Unstable Angina Pectoris: Comparison with the National Cooperative Study

Ellis L. Jones, M.D.*, Thadeus F. Waites, M.D., Joe M. Craver, M.D., David K. Bone, M.D., Charles R. Hatcher, Jr., M.D., Tom Thompkins, P.A.

Departments of Surgery and Medicine, Emory University School of Medicine, Woodruff Medical Center, Atlanta, GA

* Address reprint requests to Dr. Jones, Emory University Clinic, 1365 Clifton Road, NE, Atlanta, GA 30322

Seventy-eight patients having prolonged pain (greater than 20 minutes) with transient S-T segment and T-wave changes and coronary artery bypass were compared to 288 patients previously reported in the National Cooperative Study on the treatment of unstable angina pectoris. Clinical characteristics observed in the present study that differed from those of the National Cooperative Study included a more chronic anginal pattern, slightly older age, greater number of women, and higher incidence of prior myocardial infarction. The severity of vessel disease was the same for both groups. Left ventricular function was slightly better in the present series. The incidence of perioperative infarction in the present series (3.8%) was significantly less than that for surgical patients reported in the National Cooperative Study (17%). Hospital mortality was also less: 1.2% versus 2.0 and 3.0% for the medical and surgical patients, respectively, in the National Cooperative Study. Late myocardial infarction was 11% and 13% at 30 months for medical and surgical patients in the National Cooperative Study, and only 3% at 43 months in the present surgical series.

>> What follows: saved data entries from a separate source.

This is an optimization exercise on Yosys and OpenROAD, whose aim is small area, not a production implementation. RTL that was checked went through simulation tests only; none was proved equivalent to the original. No functional check of the RTL was part of runs 3 to 6. Power is estimated from default activity; no workload was simulated.

==> design.v <==
module coproc_lane_alu #(
    parameter int WIDTH  = 144,
    parameter int LANE_W = 8,
    parameter int DEPTH  = 4
) (
    input  logic                     clk,
    input  logic                     rst,
    input  logic [WIDTH-1:0]         din,
    input  logic                     din_valid,
    output logic                     din_ready,
    input  logic [2:0]               mode,
    input  logic [$clog2(DEPTH)-1:0] tap,
    input  logic                     clear,
    output logic [WIDTH-1:0]         dout,
    output logic                     dout_valid,
    input  logic                     dout_ready,
    output logic [15:0]              count
);
    localparam int LANES = WIDTH / LANE_W;
    localparam logic [2:0] MODE_PASS  = 3'd0;
    localparam logic [2:0] MODE_DELAY = 3'd1;
    localparam logic [2:0] MODE_ADD   = 3'd2;
    localparam logic [2:0] MODE_SUB   = 3'd3;
    localparam logic [2:0] MODE_XOR   = 3'd4;
    localparam logic [2:0] MODE_ACC   = 3'd5;
    logic [WIDTH-1:0] r_hist [0:DEPTH-1];
    logic [WIDTH-1:0] r_acc;
    logic [WIDTH-1:0] r_dout;
    logic             r_dout_valid;
    logic [15:0]      r_count;
    logic             w_accept;
    logic [WIDTH-1:0] w_h0;
    logic [WIDTH-1:0] w_tap_val;
    logic [WIDTH-1:0] w_acc;
    logic [WIDTH-1:0] w_sum;
    logic [WIDTH-1:0] w_diff;
    logic [WIDTH-1:0] w_acc_next;
    logic [WIDTH-1:0] w_result;
    function automatic logic [LANE_W-1:0] lane_add(input logic [LANE_W-1:0] a,
                                                   input logic [LANE_W-1:0] b);
        lane_add = a + b;
    endfunction
    function automatic logic [LANE_W-1:0] lane_sub(input logic [LANE_W-1:0] a,
                                                   input logic [LANE_W-1:0] b);
        lane_sub = a - b;
    endfunction
    assign din_ready  = !r_dout_valid || dout_ready;
    assign w_accept   = din_valid && din_ready;
    assign dout       = r_dout;
    assign dout_valid = r_dout_valid;
    assign count      = r_count;
    assign w_h0      = clear ? '0 : r_hist[0];
    assign w_tap_val = clear ? '0 : r_hist[tap];
    assign w_acc     = clear ? '0 : r_acc;
    always_comb begin
        w_sum      = '0;
        w_diff     = '0;
        w_acc_next = '0;
        for (int l = 0; l < LANES; l++) begin
            w_sum[l*LANE_W +: LANE_W]      = lane_add(din[l*LANE_W +: LANE_W], w_h0[l*LANE_W +: LANE_W]);
            w_diff[l*LANE_W +: LANE_W]     = lane_sub(din[l*LANE_W +: LANE_W], w_h0[l*LANE_W +: LANE_W]);
            w_acc_next[l*LANE_W +: LANE_W] = lane_add(w_acc[l*LANE_W +: LANE_W], din[l*LANE_W +: LANE_W]);
        end
    end
    always_comb begin
        w_result = din;
        case (mode)
            MODE_PASS:  w_result = din;
            MODE_DELAY: w_result = w_tap_val;
            MODE_ADD:   w_result = w_sum;
            MODE_SUB:   w_result = w_diff;
            MODE_XOR:   w_result = din ^ w_h0;
            MODE_ACC:   w_result = w_acc_next;
            default:    w_result = din;
        endcase
    end
    always_ff @(posedge clk or negedge rst) begin
        if (!rst) begin
            r_dout       <= '0;
            r_dout_valid <= 1'b0;
        end else if (w_accept) begin
            r_dout       <= w_result;
            r_dout_valid <= 1'b1;
        end else if (dout_ready) begin
            r_dout_valid <= 1'b0;
        end
    end
    always_ff @(posedge clk or negedge rst) begin
        if (!rst) begin
            for (int k = 0; k < DEPTH; k++) begin
                r_hist[k] <= '0;
            end
        end else if (w_accept) begin
            for (int k = DEPTH - 1; k > 0; k--) begin
                r_hist[k] <= clear ? '0 : r_hist[k-1];
            end
            r_hist[0] <= din;
        end else if (clear) begin
            for (int k = 0; k < DEPTH; k++) begin
                r_hist[k] <= '0;
            end
        end
    end
    always_ff @(posedge clk or negedge rst) begin
        if (!rst) begin
            r_acc <= '0;
        end else if (w_accept && (mode == MODE_ACC)) begin
            r_acc <= w_acc_next;
        end else if (clear) begin
            r_acc <= '0;
        end
    end
    always_ff @(posedge clk or negedge rst) begin
        if (!rst) begin
            r_count <= '0;
        end else if (w_accept) begin
            r_count <= (clear ? 16'd0 : r_count) + 16'd1;
        end else if (clear) begin
            r_count <= '0;
        end
    end
endmodule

Actuarial survival for the entire patient population was 95% at 42 months. The reduced hospital mortality and perioperative infarction rates were attributed to immediate operation once acute myocardial infarction has been ruled out, advances in surgical and anesthetic technique, selection of patients with preserved left ventricular function, and a trend toward complete revascularization.